Even Google doesn’t use “I’m Feeling Lucky”
Big News Today!
Whether you like it or not, the big news today wasn’t the outcome of “The Big Game,” the 2010 Toyota Prius Recall, or the fact that Verizon is “deliberately” blocking 4Chan for wireless customers (though those last two are admonishable attempts by the respective companies to submarine news).
It was the fact that today, Google advertised its core search product on TV in a $2.6 million Super Bowl ad. Wait, did I just say Super Bowl? I meant “Big Game.”
Hell proverbially froze over, by CEO Eric Schmidt’s own admission.
But if you actually watch the video, and watch closely, you’ll notice that very little of the advertisement focuses on the search experience itself. In fact, it spends so much effort building trite emotional appeal that it completely neglects at least half of the front-facing search experience. In fact, what it disregards is a feature so neglected, even I didn’t realize it was completely passed over until I watched a parody.

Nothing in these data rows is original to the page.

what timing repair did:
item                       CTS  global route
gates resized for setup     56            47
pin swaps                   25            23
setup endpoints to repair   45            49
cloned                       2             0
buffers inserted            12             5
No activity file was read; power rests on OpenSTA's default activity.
$ cat config.mk
export PLATFORM = sky130hd
export DESIGN_NAME = reg_file_mp_flat
export DESIGN_NICKNAME = d
export VERILOG_FILES = /design/src/rtl/reg_file_mp_pkg.sv /design/src/rtl/reg_file_mp_if.sv /design/src/rtl/reg_file_clr_seq.sv /design/src/rtl/reg_file_mp.sv /design/src/flat_wrapper.sv
export SDC_FILE = /design/constraint.sdc
export NUM_CORES = 2
export LEC_CHECK = 0
export ABC_CLOCK_PERIOD_IN_PS = 105000
export BUFFER_PORTS_ARGS = -buffer_cell sky130_fd_sc_hd__clkbuf_2
export CORE_MARGIN = 3
export CORE_UTILIZATION = 60
export DETAILED_ROUTE_END_ITERATION = 6
export PLACE_DENSITY_LB_ADDON = 0.1
export SLEW_MARGIN = 15
export SYNTH_ARGS = -nofsm -noshare
export SYNTH_HDL_FRONTEND = slang
export SYNTH_SLANG_ARGS = --single-unit
export TNS_END_PERCENT = 10
$ cat constraint.sdc
create_clock -name clk -period 105 [get_ports clk]
set_input_delay 21 -clock clk [delete_from_list [all_inputs] [get_ports clk]]
set_output_delay 21 -clock clk [all_outputs]
set_load 0.02 [all_outputs]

First, watch the “Parisian Love” ad itself:
Now watch the brilliant parody “Is Tiger Feeling Lucky Today” by slate:
Disregarding completely the message, the search terms, what the so-called “story” was, did you notice how differently Google advertised their own product compared to how well Slate did? Slate used “I’m Feeling Lucky.” Google? Not once. In fact, doing so could have been absolutely brilliant in the context of the ad’s cheezy romance theme. Imagine “will she marry me” -> I’m feeling lucky.
So what that communicates is that even Google doesn’t know what the heck “I’m Feeling Lucky” is doing there. Ask yourself, when is the last time you actually used it? Is it easily accessible? Is it part of that seamless, effortless Google experience they talk about? Is it so essential a part of the search experience that if it was missing, some part of your being would be inexorably changed forever?
You get the point. It isn’t.
There’s nothing easy about using “I’m Feeling Lucky;” you can’t get to it with shift-enter or any other keyboard shortcut. It isn’t natural; everyone’s so used to just hitting enter or using the browser search bar. I ask then what purpose it’s serving.
For my answer, I googled. I didn’t use “I’m Feeling Lucky” :
The “I’m Feeling Lucky™” button on the Google search page takes you directly to the first webpage that returns for your query. When you click this button, you won’t see the other search results at all. An “I’m Feeling Lucky” search means you spend less time searching for web pages and more time looking at them. –Link
Oh really? That’s, you know, awesome, but isn’t diving head first into the first result of some search query just as dangerous as using link shorteners? As opening links in email blindly? As bad as everything we’ve always taught people not to do? Moreover, isn’t randomly guessing kind of a bad algorithm for mentally sorting through search results? I mean, if you use “I’m Feeling Lucky,” you’re going to have to come all the way back out to the front to re-submit your query. What’s elegant, beautiful, or simple about that?
Take a step back and think about the name of that button as well. What does “I’m Feeling Lucky” imply? Why the need for obscurity? Why not just call it “First Result” or “Dive In Blindly!™” or something else that’s approachable and friendly?
Years ago, the first time I clicked this, I half expected to be taken to some sort of contest entry form.
Of Simplicity and Sacred Cows
We’ve all read a lot, and I mean a lot about how much time, effort and money Google pours into keeping their famously-lightweight homepage simple. They’ve evolved the design. They’ve removed things. They make it fade in slowly so those of us challenged by reading aren’t scared or overwhelmed. They count and have sleepless nights over the number of words on it!
Oh, I know what you’ll say, it’s part of their “corporate identity,” part of their “product,” part of what makes Google, Google. Nonsense; that’s the kind of talk that turns innovation into stagnation for the sake of consistency. My high school English teacher would be proud, because two of his favorite quotes apply directly to the kind of idiotic allegiance they have to that worthless button:
- A foolish consistency is the hobgoblin of little minds, adored by little statesmen and philosophers and divines. -Ralph Waldo Emerson
- Consistency is the last refuge of the unimaginative. -Oscar Wilde
For all of Google’s engineering talent, all that time, all those fancy positions, titles, and critical thought, they don’t realize that their biggest Sacred Cow is staring them in the face. That “Sacred Cow” is ‘I’m Feeling Lucky.”
C’mon Google, even you don’t use it or know why it’s there.